In the PhyloGibbs program [22], there were a total of 21 TF data sets in the "Not-recovered" list where we could compare our results and in those cases, both programs made 16 correct predictions, although not always for the same TF motif (Table 4, Additional File 1: Supporting Table 2). In comparison to the method of Tree Gibbs Sampler [17, 23], which was applied to a subset of the 15 "Not-recovered" TFs, c-REDUCE with 1 MM/S made more correct predictions and less false positive predictions (Table 4, Additional File 1: Supporting Table 3). Finally, for Converge and PhyloCon [21] results for almost all of the "Not-recovered" cases were reported in their "Additional File 2". c-REDUCE was able to correctly predict ~65% of the motifs, while PhyloCon and Converge predicted ~26% and ~41% respectively (Table 4, Additional File 1: Supporting Table 4). Only when their predictions were combined did these two programs have more similar accuracy to c-REDUCE.

Table 4 Summary of comparisons of c-REDUCE (1 MM/S) with other programs on 37 "not-recovered" cases.

There are some caveats regarding the comparisons between methods.

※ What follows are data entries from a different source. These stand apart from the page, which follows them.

$ cat config.mk
export PLATFORM = sky130hd
export DESIGN_NAME = cler_reporter
export DESIGN_NICKNAME = d
export VERILOG_FILES = /design/src/verilog/cler_reporter.v
export VERILOG_INCLUDE_DIRS = /design/src /design/src/verilog
export SDC_FILE = /design/constraint.sdc
export NUM_CORES = 1
export LEC_CHECK = 0
export BUFFER_PORTS_ARGS = -buffer_cell sky130_fd_sc_hd__buf_2
export CORE_MARGIN = 2
export CORE_UTILIZATION = 58
export CTS_CLUSTER_DIAMETER = 150
export DETAILED_ROUTE_END_ITERATION = 10
export HOLD_SLACK_MARGIN = 0.05
export PLACE_DENSITY = 0.83
export SYNTH_ARGS = -nofsm -noshare
export SYNTH_HDL_FRONTEND = slang
export SYNTH_SLANG_ARGS = --single-unit
export TNS_END_PERCENT = 30
$ cat constraint.sdc
create_clock -name mclk -period 3 [get_ports mclk]
set_input_delay 0.15 -clock mclk [delete_from_list [all_inputs] [get_ports mclk]]
set_output_delay 0.15 -clock mclk [all_outputs]
set_load 0.05 [all_outputs]
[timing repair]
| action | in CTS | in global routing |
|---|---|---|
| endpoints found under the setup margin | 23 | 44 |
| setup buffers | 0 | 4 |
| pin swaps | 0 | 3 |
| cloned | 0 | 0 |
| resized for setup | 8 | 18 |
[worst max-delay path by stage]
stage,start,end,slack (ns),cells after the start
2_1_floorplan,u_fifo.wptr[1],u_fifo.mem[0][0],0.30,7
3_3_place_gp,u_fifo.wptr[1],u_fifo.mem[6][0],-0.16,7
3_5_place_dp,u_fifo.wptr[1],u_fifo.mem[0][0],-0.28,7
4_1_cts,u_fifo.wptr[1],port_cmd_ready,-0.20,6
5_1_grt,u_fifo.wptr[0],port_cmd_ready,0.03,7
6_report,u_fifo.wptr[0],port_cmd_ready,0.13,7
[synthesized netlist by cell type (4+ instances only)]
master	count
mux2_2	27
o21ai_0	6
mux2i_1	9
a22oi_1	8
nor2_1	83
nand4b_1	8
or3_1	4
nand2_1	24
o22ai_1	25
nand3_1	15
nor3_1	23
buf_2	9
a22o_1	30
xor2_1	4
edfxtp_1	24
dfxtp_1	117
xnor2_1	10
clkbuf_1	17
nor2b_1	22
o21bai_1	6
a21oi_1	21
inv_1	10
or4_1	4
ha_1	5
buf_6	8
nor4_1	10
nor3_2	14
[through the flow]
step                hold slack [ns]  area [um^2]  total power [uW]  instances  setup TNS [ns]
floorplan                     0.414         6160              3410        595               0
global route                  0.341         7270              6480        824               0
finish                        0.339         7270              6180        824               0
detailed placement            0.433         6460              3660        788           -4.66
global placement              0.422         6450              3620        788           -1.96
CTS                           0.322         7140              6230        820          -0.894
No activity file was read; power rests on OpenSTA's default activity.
`src/exec_pkg.sv`:
```
package exec_pkg;
    // ------------------------------------------------------------
    // sizes and timing
    // ------------------------------------------------------------
    localparam int PC_W_DEF = 12;
    localparam int STACK_DEPTH_DEF = 8;
    localparam int WDT_W_DEF = 8;
    localparam int PRESCALE_W_DEF = 4;
    localparam int INSTR_CYCLE_CLKS = 3;
    localparam logic [1:0] DUMMY_LAST = 2'(INSTR_CYCLE_CLKS - 1);
    // ------------------------------------------------------------
    // instruction word fields
    // ------------------------------------------------------------
    localparam int CLASS_LSB = 12;
    localparam int SUB_LSB = 8;
    localparam int BIT_LSB = 8;
    localparam int M_LSB = 0;
    localparam logic [3:0] CLS_REG = 4'h0;
    localparam logic [3:0] CLS_BITCLR = 4'h1;
    localparam logic [3:0] CLS_CALL = 4'h2;
    localparam logic [3:0] CLS_JMP = 4'h3;
    localparam logic [3:0] SUB_NOP = 4'h0;
    localparam logic [3:0] SUB_ZERO_FILL = 4'h1;
    localparam logic [3:0] SUB_INVERT = 4'h2;
    localparam logic [3:0] SUB_INVERT_W = 4'h3;
    localparam logic [3:0] SUB_BCD_ADJUST = 4'h4;
    localparam logic [3:0] SUB_SUB_ONE = 4'h5;
    localparam logic [3:0] SUB_SUB_ONE_W = 4'h6;
    localparam logic [3:0] SUB_ADD_ONE = 4'h7;
    localparam logic [3:0] SUB_ADD_ONE_W = 4'h8;
    localparam logic [3:0] SUB_COPY_M_W = 4'h9;
    localparam logic [3:0] SUB_COPY_IMM = 4'ha;
    localparam logic [3:0] SUB_COPY_W_M = 4'hb;
    localparam logic [3:0] SUB_WDT_CLEAR = 4'hc;
    localparam logic [3:0] SUB_POWER_DOWN = 4'hd;
    // ------------------------------------------------------------
    // data values and reset values
    // ------------------------------------------------------------
    localparam logic [7:0] ZERO_FILL_VALUE = 8'h00;
    localparam logic [7:0] BIT_ONE = 8'h01;
    localparam logic [3:0] BCD_NIB_LIMIT = 4'h9;
    localparam logic [3:0] BCD_NIB_FIX = 4'h6;
    localparam logic [3:0] BCD_NIB_NONE = 4'h0;
    localparam logic [7:0] WREG_RST = 8'h00;
    // ------------------------------------------------------------
    // sequencer states
    // ------------------------------------------------------------
    typedef enum logic [4:0] {
        ST_FETCH = 5'b00001,
        ST_READ = 5'b00010,
        ST_EXEC = 5'b00100,
        ST_DUMMY = 5'b01000,
        ST_SLEEP = 5'b10000
    } exec_state_t;
endpackage

```
`src/stack_if.sv`:
```
`timescale 1ns/1ps
interface stack_if #(parameter int W = 12);
    logic push;
    logic [W-1:0] wdata;
    logic [W-1:0] top;
    modport core (output push, output wdata, input top);
    modport mem (input push, input wdata, output top);
endinterface

```
`src/call_stack.sv`:
```
`timescale 1ns/1ps
module call_stack
    import exec_pkg::*;
#(
    parameter int W = PC_W_DEF,
    parameter int DEPTH = STACK_DEPTH_DEF
) (
    // clock and reset
    input wire logic sys_clk_i,
    input wire logic resetn_i,
    // core side
    stack_if.mem bus
);
    localparam int PTR_W = (DEPTH > 1) ? $clog2(DEPTH) : 1;
    typedef struct packed {
        logic [DEPTH-1:0][W-1:0] mem;
        logic [PTR_W-1:0] ptr;
        logic [W-1:0] top;
    } stack_state_t;
    stack_state_t stack_reg;
    stack_state_t stack_next;

    // overflow wraps and overwrites the oldest entry, as a fixed-depth stack does
    always_comb begin
        stack_next = stack_reg;
        if (bus.push) begin
            stack_next.mem[stack_reg.ptr] = bus.wdata;
            stack_next.ptr = (stack_reg.ptr == PTR_W'(DEPTH - 1)) ? '0 : stack_reg.ptr + 1'b1;
            stack_next.top = bus.wdata;
        end
    end

    always_ff @(posedge sys_clk_i or negedge resetn_i) begin
        if (!resetn_i) begin
            stack_reg <= '0;
        end else begin
            stack_reg <= stack_next;
        end
    end

    assign bus.top = stack_reg.top;
endmodule // call_stack

```
`src/instr_exec_core.sv`:
```
`timescale 1ns/1ps
module instr_exec_core
    import exec_pkg::*;
#(
    parameter int PC_W = PC_W_DEF,
    parameter int STACK_DEPTH = STACK_DEPTH_DEF,
    parameter int WDT_W = WDT_W_DEF,
    parameter int PRESCALE_W = PRESCALE_W_DEF
) (
    // clock and reset
    input wire logic sys_clk_i,
    input wire logic resetn_i,
    // program memory
    output logic [PC_W-1:0] prog_addr_o,
    input wire logic [15:0] instr_i,
    // data memory
    output logic [7:0] dm_addr_o,
    output logic dm_re_o,
    input wire logic [7:0] dm_rdata_i,
    output logic dm_we_o,
    output logic [7:0] dm_wdata_o,
    // flag load from the rest of the core
    input wire logic status_load_i,
    input wire logic zero_in_i,
    input wire logic carry_in_i,
    input wire logic half_outflow_in_i,
    // wake pin
    input wire logic wake_i,
    // core state
    output logic [7:0] working_register_o,
    output logic zero_flag_o,
    output logic carry_flag_o,
    output logic half_outflow_flag_o,
    output logic watchdog_expired_flag_o,
    output logic sleep_entered_flag_o,
    output logic [WDT_W-1:0] watchdog_counter_o,
    output logic clock_run_o,
    output logic retire_o,
    output logic [PC_W-1:0] stack_top_o
);
    typedef struct packed {
        exec_state_t st;
        logic [1:0] phase;
        logic [PC_W-1:0] pc;
        logic [15:0] instr;
        logic [7:0] wreg;
        logic zf;
        logic cf;
        logic acf;
        logic tof;
        logic sleep_entered_flag;
        logic [WDT_W-1:0] wdt;
        logic [PRESCALE_W-1:0] pre;
        logic [7:0] dm_addr;
        logic [7:0] dm_wdata;
        logic dm_re;
        logic dm_we;
        logic run;
        logic retire;
        logic [2:0] wake_sync;
        logic push;
        logic [PC_W-1:0] push_data;
    } core_state_t;

    core_state_t r;
    core_state_t n;

    // ------------------------------------------------------------
    // decode of the latched word, and of the incoming word for the read strobe
    // ------------------------------------------------------------
    logic [3:0] cls;
    logic [3:0] sub;
    logic [2:0] bitpos;
    logic [PC_W-1:0] jump_addr;
    logic [PC_W-1:0] pc_plus1;
    logic in_read;
    logic op_call, op_jmp, op_bitclr, op_clr, op_cpl, op_invert_to_working_op, op_daa;
    logic op_dec, op_subtract_one_to_working_op, op_inc, op_add_one_to_working_op, op_movam, op_movax, op_movma;
    logic op_clrwdt, op_halt, two_cycle;
    assign cls = r.instr[CLASS_LSB +: 4];
    assign sub = r.instr[SUB_LSB +: 4];
    assign bitpos = r.instr[BIT_LSB +: 3];
    assign jump_addr = r.instr[PC_W-1:0];
    assign pc_plus1 = PC_W'(r.pc + 1'b1);
    assign in_read = (r.st == ST_READ);
    assign op_call = (cls == CLS_CALL);
    assign op_jmp = (cls == CLS_JMP);
    assign op_bitclr = (cls == CLS_BITCLR);
    assign op_clr = (cls == CLS_REG) && (sub == SUB_ZERO_FILL);
    assign op_cpl = (cls == CLS_REG) && (sub == SUB_INVERT);
    assign op_invert_to_working_op = (cls == CLS_REG) && (sub == SUB_INVERT_W);
    assign op_daa = (cls == CLS_REG) && (sub == SUB_BCD_ADJUST);
    assign op_dec = (cls == CLS_REG) && (sub == SUB_SUB_ONE);
    assign op_subtract_one_to_working_op = (cls == CLS_REG) && (sub == SUB_SUB_ONE_W);
    assign op_inc = (cls == CLS_REG) && (sub == SUB_ADD_ONE);
    assign op_add_one_to_working_op = (cls == CLS_REG) && (sub == SUB_ADD_ONE_W);
    assign op_movam = (cls == CLS_REG) && (sub == SUB_COPY_M_W);
    assign op_movax = (cls == CLS_REG) && (sub == SUB_COPY_IMM);
    assign op_movma = (cls == CLS_REG) && (sub == SUB_COPY_W_M);
    assign op_clrwdt = (cls == CLS_REG) && (sub == SUB_WDT_CLEAR);
    assign op_halt = (cls == CLS_REG) && (sub == SUB_POWER_DOWN);
    assign two_cycle = op_call || op_jmp;

    // only ops that consume the location strobe a read
    logic fetch_reads;
    logic [3:0] fcls;
    logic [3:0] fsub;
    assign fcls = instr_i[CLASS_LSB +: 4];
    assign fsub = instr_i[SUB_LSB +: 4];
    assign fetch_reads = (fcls == CLS_BITCLR) || ((fcls == CLS_REG) &&
        (fsub inside {SUB_INVERT, SUB_INVERT_W, SUB_SUB_ONE, SUB_SUB_ONE_W,
                      SUB_ADD_ONE, SUB_ADD_ONE_W, SUB_COPY_M_W}));

    // ------------------------------------------------------------
    // datapath
    // ------------------------------------------------------------
    logic [7:0] bit_mask;
    logic [7:0] inv_val;
    logic [7:0] dec_val;
    logic [7:0] inc_val;
    logic lo_adj;
    logic hi_adj;
    logic [7:0] corr;
    logic [8:0] daa_sum;
    assign bit_mask = ~(BIT_ONE << bitpos);
    assign inv_val = ~dm_rdata_i;
    assign dec_val = dm_rdata_i - BIT_ONE;
    assign inc_val = dm_rdata_i + BIT_ONE;
    assign lo_adj = (r.wreg[3:0] > BCD_NIB_LIMIT) || r.acf;
    assign hi_adj = (r.wreg[7:4] > BCD_NIB_LIMIT) || r.cf;
    assign corr = {hi_adj ? BCD_NIB_FIX : BCD_NIB_NONE, lo_adj ? BCD_NIB_FIX : BCD_NIB_NONE};
    assign daa_sum = {1'b0, r.wreg} + {1'b0, corr};

    // watchdog runs only while the clock runs
    logic wdt_tick;
    logic wdt_expire;
    assign wdt_tick = (r.st != ST_SLEEP) && (&r.pre);
    assign wdt_expire = wdt_tick && (&r.wdt);

    // ------------------------------------------------------------
    // sequencer
    // ------------------------------------------------------------
    always_comb begin
        n = r;
        n.push = 1'b0;
        n.dm_re = 1'b0;
        n.dm_we = 1'b0;
        n.retire = 1'b0;
        n.wake_sync = {r.wake_sync[1:0], wake_i};
        if (r.st != ST_SLEEP) begin
            n.pre = r.pre + 1'b1;
        end
        if (wdt_tick) begin
            n.wdt = r.wdt + 1'b1;
        end
        if (status_load_i) begin
            n.zf = zero_in_i;
            n.cf = carry_in_i;
            n.acf = half_outflow_in_i;
        end
        case (r.st)
            ST_FETCH: begin
                n.instr = instr_i;
                n.dm_addr = instr_i[M_LSB +: 8];
                n.dm_re = fetch_reads;
                n.st = ST_READ;
            end
            ST_READ: begin
                n.st = ST_EXEC;
                n.retire = !two_cycle;
                n.pc = pc_plus1;
                if (op_call) begin
                    n.push = 1'b1;
                    n.push_data = pc_plus1;
                    n.pc = jump_addr;
                end else if (op_jmp) begin
                    n.pc = jump_addr;
                end else if (op_bitclr) begin
                    n.dm_we = 1'b1;
                    n.dm_wdata = dm_rdata_i & bit_mask;
                end else if (op_clr) begin
                    n.dm_we = 1'b1;
                    n.dm_wdata = ZERO_FILL_VALUE;
                end else if (op_cpl || op_invert_to_working_op) begin
                    n.dm_we = op_cpl;
                    n.dm_wdata = inv_val;
                    if (op_invert_to_working_op) begin
                        n.wreg = inv_val;
                    end
                    n.zf = (inv_val == ZERO_FILL_VALUE);
                end else if (op_daa) begin
                    n.dm_we = 1'b1;
                    n.dm_wdata = daa_sum[7:0];
                    n.cf = r.cf | daa_sum[8];
                end else if (op_dec || op_subtract_one_to_working_op) begin
                    n.dm_we = op_dec;
                    n.dm_wdata = dec_val;
                    if (op_subtract_one_to_working_op) begin
                        n.wreg = dec_val;
                    end
                    n.zf = (dec_val == ZERO_FILL_VALUE);
                end else if (op_inc || op_add_one_to_working_op) begin
                    n.dm_we = op_inc;
                    n.dm_wdata = inc_val;
                    if (op_add_one_to_working_op) begin
                        n.wreg = inc_val;
                    end
                    n.zf = (inc_val == ZERO_FILL_VALUE);
                end else if (op_movam) begin
                    n.wreg = dm_rdata_i;
                end else if (op_movax) begin
                    n.wreg = r.instr[M_LSB +: 8];
                end else if (op_movma) begin
                    n.dm_we = 1'b1;
                    n.dm_wdata = r.wreg;
                end else if (op_clrwdt) begin
                    n.wdt = '0;
                    n.pre = '0;
                    n.tof = 1'b0;
                    n.sleep_entered_flag = 1'b0;
                end else if (op_halt) begin
                    n.wdt = '0;
                    n.pre = '0;
                    n.tof = 1'b0;
                    n.sleep_entered_flag = 1'b1;
                end
            end
            ST_EXEC: begin
                n.phase = '0;
                if (two_cycle) begin
                    n.st = ST_DUMMY;
                end else if (op_halt) begin
                    n.st = ST_SLEEP;
                    n.run = 1'b0;
                end else begin
                    n.st = ST_FETCH;
                end
            end
            ST_DUMMY: begin
                n.phase = r.phase + 1'b1;
                n.retire = (r.phase == DUMMY_LAST - 2'd1);
                if (r.phase == DUMMY_LAST) begin
                    n.st = ST_FETCH;
                end
            end
            ST_SLEEP: begin
                // wake only once the two late sync stages are both high
                if (r.wake_sync[1] && r.wake_sync[2]) begin
                    n.st = ST_FETCH;
                    n.run = 1'b1;
                end
            end
            default: begin
                n.st = ST_FETCH;
            end
        endcase
        // an expiry in the same cycle as a clear still lands
        if (wdt_expire) begin
            n.tof = 1'b1;
        end
    end

    always_ff @(posedge sys_clk_i or negedge resetn_i) begin
        if (!resetn_i) begin
            r <= '0;
            r.st <= ST_FETCH;
            r.wreg <= WREG_RST;
            r.run <= 1'b1;
        end else begin
            r <= n;
        end
    end

    // ------------------------------------------------------------
    // stack and outputs
    // ------------------------------------------------------------
    stack_if #(.W(PC_W)) stk ();
    assign stk.push = r.push;
    assign stk.wdata = r.push_data;
    call_stack #(.W(PC_W), .DEPTH(STACK_DEPTH)) u_stack (
        .sys_clk_i(sys_clk_i),
        .resetn_i(resetn_i),
        .bus(stk.mem)
    );

    assign prog_addr_o = r.pc;
    assign dm_addr_o = r.dm_addr;
    assign dm_re_o = r.dm_re;
    assign dm_we_o = r.dm_we;
    assign dm_wdata_o = r.dm_wdata;
    assign working_register_o = r.wreg;
    assign zero_flag_o = r.zf;
    assign carry_flag_o = r.cf;
    assign half_outflow_flag_o = r.acf;
    assign watchdog_expired_flag_o = r.tof;
    assign sleep_entered_flag_o = r.sleep_entered_flag;
    assign watchdog_counter_o = r.wdt;
    assign clock_run_o = r.run;
    assign retire_o = r.retire;
    assign stack_top_o = stk.top;
endmodule // instr_exec_core

```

We use reported successes by the authors since motif predictions were not always provided and the evaluation criteria, typically for predicted position weight matrices, were usually quite different from those for the c-REDUCE oligo predictions. For Tree Gibbs Sampler [17, 23], we could make a more direct comparison because the authors provided all consensus motifs for their predictions and their reported evaluation criteria could be used to compare the c-REDUCE oligos with the known motif. However, the Tree Gibbs Sampler evaluation may be at a disadvantage to c-REDUCE because degenerate symbols were not used to construct their consensus motifs. Because of this, the Tree Gibbs Sampler incorrect predictions were manually checked with a more relaxed criteria allowing for more mismatches, but the results in Table 4 did not change.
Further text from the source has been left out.